La vittoria della Juventus sul Manchester City è l’emblema che nel calcio fare gol sia l’unica cosa che conta. La squadra allenata da Thiago Motta, che ha praticamente sempre avuto più possesso palla degli avversari, stavolta ha registrato un minimo storico (31%) ma tanto è bastato per mettere a segno due reti e portare a casa tre punti pesantissimi. Per il prosieguo del cammino in Champions League, ma anche per gli step di esperienza che questa squadra deve fare per avvicinarsi alle big d’Europa. Non c’è un solo modo di giocare a calcio e quelli forti, che vincono i trofei, sono bravi ad adattare la propria strategia a seconda della gara e dell’avversario.
Una Juventus cinica e all’italiana
Fin qui, infatti, avevamo visto una Juve monotematica, mentre quella che ha affrontato il Manchester City è stata molto differente. Più bassa, posizionale e cinica nelle transizioni positive. È questo il modo di affrontare squadre come quelle di Pep Guardiola, che fanno del palleggio con qualità e con individualità top il loro punto di forza. Se ti metti sullo stesso livello e provi a giocartela a viso aperto, o hai elementi della stessa qualità, oppure finisci letteralmente tramortito. Al contrario, la gara della Juve è stata quasi perfetta, con un’attesa equilibrata, anche tanta sofferenza, ma coraggio nel ripartire in velocità sfruttando quelle poche armi a disposizione.
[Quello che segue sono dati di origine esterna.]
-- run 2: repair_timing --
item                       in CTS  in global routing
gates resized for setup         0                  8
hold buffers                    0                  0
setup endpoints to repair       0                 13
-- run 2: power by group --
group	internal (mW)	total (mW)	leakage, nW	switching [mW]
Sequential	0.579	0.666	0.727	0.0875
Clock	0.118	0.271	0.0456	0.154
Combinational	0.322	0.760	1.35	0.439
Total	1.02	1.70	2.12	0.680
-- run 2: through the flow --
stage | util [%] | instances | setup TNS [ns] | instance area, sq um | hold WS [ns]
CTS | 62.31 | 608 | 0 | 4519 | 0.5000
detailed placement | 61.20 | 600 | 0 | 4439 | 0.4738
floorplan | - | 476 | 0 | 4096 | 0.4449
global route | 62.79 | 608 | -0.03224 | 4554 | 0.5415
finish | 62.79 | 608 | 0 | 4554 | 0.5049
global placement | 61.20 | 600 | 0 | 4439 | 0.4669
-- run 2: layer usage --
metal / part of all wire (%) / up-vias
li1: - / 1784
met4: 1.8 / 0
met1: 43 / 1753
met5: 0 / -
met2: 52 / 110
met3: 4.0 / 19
**config.mk**
```make
export PLATFORM = sky130hd
export DESIGN_NAME = gpib_ppoll_resp
export DESIGN_NICKNAME = d
export VERILOG_FILES = /design/src/rtl/gpib_pp_pkg.sv /design/src/rtl/ppoll_fsm.sv /design/src/rtl/ppoll_regs.sv /design/src/rtl/ppoll_merge.sv /design/src/rtl/gpib_ppoll_resp.sv
export SDC_FILE = /design/constraint.sdc
export NUM_CORES = 1
export LEC_CHECK = 0
export ABC_AREA = 1
export CAP_MARGIN = 20
export CELL_PAD_IN_SITES_DETAIL_PLACEMENT = 0
export CELL_PAD_IN_SITES_GLOBAL_PLACEMENT = 1
export CORE_MARGIN = 1
export CORE_UTILIZATION = 38
export DETAILED_ROUTE_END_ITERATION = 8
export DONT_BUFFER_PORTS = 1
export MAX_ROUTING_LAYER = met4
export PLACE_DENSITY = 0.79
export REMOVE_ABC_BUFFERS = 1
export SKIP_LAST_GASP = 1
export SYNTH_ARGS = -nofsm -noshare
export SYNTH_HDL_FRONTEND = slang
export SYNTH_SLANG_ARGS = --single-unit
```
**constraint.sdc**
```tcl
create_clock -name clk -period 1.26 [get_ports clk]
set_clock_uncertainty 0.2 [all_clocks]
set_input_delay 0.126 -clock clk [delete_from_list [all_inputs] [get_ports clk]]
set_output_delay 0.126 -clock clk [all_outputs]
set_load 0.05 [all_outputs]
```
**src/rtl/gpib_pp_pkg.sv**
```systemverilog
package gpib_pp_pkg;
   typedef enum logic {
      PP_STANDBY = 1'b0,
      PP_ACTIVE  = 1'b1
   } pp_state_e;
endpackage

```
**src/rtl/ppoll_fsm.sv**
```systemverilog
module ppoll_fsm
   import gpib_pp_pkg::*;
(
   input  logic clk,
   input  logic rst_n,
   input  logic soft_rst,
   input  logic atn,
   input  logic eoi,
   input  logic ctrl_active,
   output logic enter,
   output logic active
);
   pp_state_e state_q, state_d;
   logic      identify;

   // Poll identified on the bus while acting as a device
   assign identify = atn && eoi && !ctrl_active && !soft_rst;

   always_comb begin
      state_d = state_q;
      unique case (state_q)
         PP_STANDBY: if (identify)  state_d = PP_ACTIVE;
         PP_ACTIVE:  if (!identify) state_d = PP_STANDBY;
         default:                   state_d = PP_STANDBY;
      endcase
   end

   always_ff @(posedge clk or negedge rst_n) begin
      if (!rst_n) state_q <= PP_STANDBY;
      else        state_q <= state_d;
   end

   assign enter  = (state_q == PP_STANDBY) && (state_d == PP_ACTIVE);
   assign active = (state_q == PP_ACTIVE);
endmodule

```
**src/rtl/ppoll_regs.sv**
```systemverilog
module ppoll_regs #(
   parameter int DATA_W = 8
) (
   input  logic              clk,
   input  logic              rst_n,
   input  logic              wr_en,
   input  logic [DATA_W-1:0] wr_data,
   input  logic              hold,
   input  logic              load,
   output logic [DATA_W-1:0] resp
);
   logic [DATA_W-1:0] stage_q, stage_d, drive_q, drive_d;

   assign stage_d = wr_en ? wr_data : stage_q;

   always_comb begin
      drive_d = drive_q;
      if (load)               drive_d = stage_d;  // newest value wins on entry
      else if (!hold && wr_en) drive_d = wr_data;
   end

   always_ff @(posedge clk or negedge rst_n) begin
      if (!rst_n) begin
         stage_q <= '0;
         drive_q <= '0;
      end else begin
         stage_q <= stage_d;
         drive_q <= drive_d;
      end
   end

   assign resp = drive_q;
endmodule

```
**src/rtl/ppoll_merge.sv**
```systemverilog
module ppoll_merge #(
   parameter int DATA_W  = 8,
   parameter bit OUT_REG = 1'b0
) (
   input  logic              clk,
   input  logic              rst_n,
   input  logic              active,
   input  logic [DATA_W-1:0] resp,
   input  logic [DATA_W-1:0] dio_in,
   output logic [DATA_W-1:0] dio_out
);
   logic [DATA_W-1:0] merged;

   for (genvar b = 0; b < DATA_W; b++) begin : g_bit
      assign merged[b] = dio_in[b] | (active & resp[b]);
   end

   if (OUT_REG) begin : g_flop
      logic [DATA_W-1:0] out_q;
      always_ff @(posedge clk or negedge rst_n) begin
         if (!rst_n) out_q <= '0;
         else        out_q <= merged;
      end
      assign dio_out = out_q;
   end else begin : g_comb
      assign dio_out = merged;
   end
endmodule

```
**src/rtl/gpib_ppoll_resp.sv**
```systemverilog
module gpib_ppoll_resp #(
   parameter int DATA_W  = 8,
   parameter bit OUT_REG = 1'b0
) (
   input  logic              clk,
   input  logic              rst_n,
   input  logic              soft_rst,
   input  logic              atn,
   input  logic              eoi,
   input  logic              ctrl_active,
   input  logic              wr_en,
   input  logic [DATA_W-1:0] wr_data,
   input  logic [DATA_W-1:0] dio_in,
   output logic [DATA_W-1:0] dio_out,
   output logic              poll_active
);
   localparam int MAX_W = 64;

   if (DATA_W < 1 || DATA_W > MAX_W) begin : g_bad_width
      $error("gpib_ppoll_resp: DATA_W out of range");
   end

   logic              enter;
   logic [DATA_W-1:0] resp;

   ppoll_fsm u_fsm (
      .clk         (clk),
      .rst_n       (rst_n),
      .soft_rst    (soft_rst),
      .atn         (atn),
      .eoi         (eoi),
      .ctrl_active (ctrl_active),
      .enter       (enter),
      .active      (poll_active)
   );

   ppoll_regs #(.DATA_W(DATA_W)) u_regs (
      .clk     (clk),
      .rst_n   (rst_n),
      .wr_en   (wr_en),
      .wr_data (wr_data),
      .hold    (poll_active),
      .load    (enter),
      .resp    (resp)
   );

   ppoll_merge #(.DATA_W(DATA_W), .OUT_REG(OUT_REG)) u_merge (
      .clk     (clk),
      .rst_n   (rst_n),
      .active  (poll_active),
      .resp    (resp),
      .dio_in  (dio_in),
      .dio_out (dio_out)
   );
endmodule

```
### Word level (Yosys, flattened, before mapping)

Cells that the tools add are included.

* word-level logic and storage cells: 33
* output and inout bits: 9
* RAM bits: 0
* input bits: 23
* memories kept: 0
* bits in read-only memories: 0
* bits in latches: 0
* bits in registers: 17

* reductions and logical operators: 9
* multiply operators: 0
* order comparisons: 0
* muxes and demuxes: 4
* shift operators: 0
* divide/modulo/power cells: 0
* bitwise logic cells: 17
* equal/unequal tests: 0
* $add $sub $neg: 0

Operator list (count)
* 8-bit two-way mux: 3
* 1-bit bitwise AND: 8
* 1-bit OR: 8
* 1-bit logical AND: 5
* 1-bit zero test: 3
* 2-bit nonzero test: 1
* 1-bit two-way mux: 1
* 1-bit inverter: 1

### Longest topological paths before layout

* depth after elaboration: 6
* gate-level depth with buffers: 7
* mapped depth without buffers: 6

### Modules after synthesis

A second synthesis with hierarchy kept.

* cells, all modules: 128
* area total of the unflattened synthesis: 952.2 um^2

Modules (own cells, without submodules)
* ppoll_regs: cells an instance 96, area each 807.0 um^2, instances 1, sequential area each 400.4 um^2
* ppoll_merge: cells an instance 25, area each 95.1 um^2, instances 1, sequential area each 0.0 um^2
* ppoll_fsm: cells an instance 7, area each 50.0 um^2, instances 1, sequential area each 25.0 um^2

### Least setup slack after synthesis

OpenSTA, ideal clock, no wires.

* kind: register to register
* from: register u_fsm.state_q (netlist: u_fsm.active)
* to: register u_regs.drive_q[0] (netlist: u_regs.resp[0])
* slack: -0.287 ns
* period minus slack after synthesis: 1.547 ns
* buffers on the path: 2
* arrival time: 1.231 ns
* library setup time: 0.117 ns
* required time: 0.943 ns
* cell stages (with the launch flop): 8
* cell sequence: dfrtp_1 buf_6 inv_8 nand3_4 buf_6 o21ai_2 nand2_1 nand2_1

* cells in the longest elaborated chain, start to end: 3
* elaborated cells between the ends (all ways): 6
* classes of those cells: 1 x mux; 1 x bitwise; 4 x reduce/logical

Ends and longest elaborated chain
* start, declared: RTL line ppoll_fsm.sv:13 `pp_state_e state_q, state_d;`
* start signal, assigned: RTL line ppoll_fsm.sv:30 `else state_q <= state_d;`
* 1-bit zero test / 1-bit inverter (equally long branches): RTL line ppoll_regs.sv:19, ppoll_fsm.sv:21, ppoll_fsm.sv:33
* 1-bit logical AND (on tied branches): RTL line ppoll_regs.sv:19, ppoll_fsm.sv:33
* 2-bit nonzero test (no source line) / 8-bit two-way mux (equally long branches)
* end signal, assigned: RTL line ppoll_regs.sv:28 `drive_q <= drive_d;`
* end, declared: RTL line ppoll_regs.sv:12 `logic [DATA_W-1:0] stage_q, stage_d, drive_q, drive_d;`

Several ways; a longest one is shown, not always the timed one.
A chain may end at the register's enable or synchronous reset.

### Worst setup path after layout

* from: register u_fsm.state_q (netlist: u_fsm.active)
* to: output dio_out[6]

* cells in the longest elaborated chain, start to end: 2

Ends and longest elaborated chain
* 1-bit bitwise AND: RTL line ppoll_merge.sv:15 `assign merged[b] = dio_in[b] | (active & resp[b]);`
* 1-bit OR: RTL line ppoll_merge.sv:15
* end, declared: RTL line gpib_ppoll_resp.sv:14 `output logic [DATA_W-1:0] dio_out,`

No other way between the ends.
==> src/rtl/irev_pkg.sv <==
// Package: shared widths, bit positions and mode encoding for the interrupt
// event register. Assumes a fixed 13-bit register layout that software decodes.
package irev_pkg;
    localparam int EVT_W  = 13;
    localparam int MODE_W = 2;
    localparam int WIN_W  = 4;

    // Bit positions; software decodes these, so they are fixed.
    localparam int B_RXBYTE = 0;
    localparam int B_RXEND  = 1;
    localparam int B_TMO    = 2;
    localparam int B_TXE    = 3;
    localparam int B_CRC    = 4;
    localparam int B_OVR    = 5;
    localparam int B_LAST   = 6;
    localparam int B_RXERR  = 7;
    localparam int B_WIN0   = 8;
    localparam int B_RDEN   = 12;

    typedef enum logic [MODE_W-1:0] {
        LM_SIR = 2'd0,
        LM_MIR = 2'd1,
        LM_FIR = 2'd2,
        LM_RSV = 2'd3
    } link_mode_e;

    typedef logic [EVT_W-1:0] evt_vec_t;
endpackage

==> src/rtl/irev_tx_qual.sv <==
// Module: transmit-empty qualifier. Produces a one-cycle set request for the
// transmit-empty bit when a frame finishes with FIFO and shift register empty.
// A software FIFO clear blocks the request until data is written again.
// Assumes the frame-done input is a single-cycle pulse.
module irev_tx_qual (
    input  logic clk,
    input  logic rst_n,
    input  logic frame_done,
    input  logic fifo_empty,
    input  logic shift_empty,
    input  logic fifo_clear,
    input  logic fifo_write,
    output logic txe_set
);
    logic blocked;

    // Track whether the last FIFO action was a software clear.
    always_ff @(posedge clk) begin
        if (!rst_n)          blocked <= 1'b0;
        else if (fifo_clear) blocked <= 1'b1;
        else if (fifo_write) blocked <= 1'b0;
    end

    // Qualify the frame-done pulse with both empty levels and the block.
    always_comb begin
        txe_set = frame_done & fifo_empty & shift_empty & ~fifo_clear & ~blocked;
    end
endmodule
$ cat src/rtl/pll_edge_det.sv
module pll_edge_det #(
    parameter int WIDTH = 1
) (
    input  logic             clk,
    input  logic             rst_n,
    input  logic [WIDTH-1:0] lvl,
    output logic [WIDTH-1:0] rise
);

    logic [WIDTH-1:0] prev_d, prev_q;

    always_comb begin
        prev_d = lvl;
    end

    always_ff @(posedge clk or negedge rst_n) begin
        if (!rst_n) begin
            prev_q <= '0;
        end else begin
            prev_q <= prev_d;
        end
    end

    genvar g;
    generate
        for (g = 0; g < WIDTH; g++) begin : g_rise
            assign rise[g] = lvl[g] & ~prev_q[g];
        end
    endgenerate

endmodule

$ cat src/rtl/pll_reg_core.sv
module pll_reg_core
    import pll_prog_pkg::*;
(
    input  logic             clk,
    input  logic             rst_n,
    input  logic             ev_shift_pri,
    input  logic             ev_shift_enh,
    input  logic             ev_m1,
    input  logic             ev_m2,
    input  logic             ev_a,
    input  logic             ev_enh_par,
    input  logic             ev_hop,
    input  logic             ser_bit,
    input  logic [BUS_W-1:0] bus,
    output cfg_regs_t        regs_q
);

    cfg_regs_t         regs_d;
    logic [WORD_W-1:0] pri_vec;

    assign pri_vec = regs_q.pri;

    always_comb begin
        regs_d = regs_q;
        if (ev_shift_pri) begin
            regs_d.pri = div_word_t'({pri_vec[WORD_W-2:0], ser_bit});
        end
        if (ev_shift_enh) begin
            regs_d.enh = {regs_q.enh[ENH_W-2:0], ser_bit};
        end
        if (ev_m1) begin
            regs_d.pri.pe_n           = bus[BUS_W-1];
            regs_d.pri.m[M_LO_W-1:0]  = bus[M_LO_W-1:0];
        end
        if (ev_m2) begin
            regs_d.pri.r[R_W-1:R_LO_W] = bus[M_HI_W+R_HI_W-1:M_HI_W];
            regs_d.pri.m[M_W-1:M_LO_W] = bus[M_HI_W-1:0];
        end
        if (ev_a) begin
            regs_d.pri.r[R_LO_W-1:0] = bus[BUS_W-1:A_W];
            regs_d.pri.a             = bus[A_W-1:0];
        end
        if (ev_enh_par) begin
            regs_d.enh = bus;
        end
        if (ev_hop) begin
            regs_d.sec = regs_q.pri;
        end
    end

    always_ff @(posedge clk or negedge rst_n) begin
        if (!rst_n) begin
            regs_q <= '0;
        end else begin
            regs_q <= regs_d;
        end
    end

endmodule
I singoli al servizio del collettivo
Si difende in 11 e si attacca in 11, ripete sempre come un mantra il tecnico italo-brasiliano della Juve e la vittoria contro il City è l’emblema di questo credo. Ciascuno ha svolto il suo compito in modo preciso e con applicazione, a partire da Di Gregorio che ha parato ciò che c’era da parare, passando per capitan Danilo che non si è fatto praticamente mai infilare. Federico Gatti, ormai ex capitano, ha dato comunque grinta trascinando i compagni nella vittoria dei duelli, mentre Locatelli ha fatto da stantuffo davanti al reparto arretrato, in modo da rendere più agevole il compito di controllo di Haaland. Il centravanti più pericoloso d’Europa è stato così annichilito e reso praticamente innocuo, mentre le scorribande dei centrocampisti e degli esterni sono state controllate abbastanza bene, pur con le problematiche del caso.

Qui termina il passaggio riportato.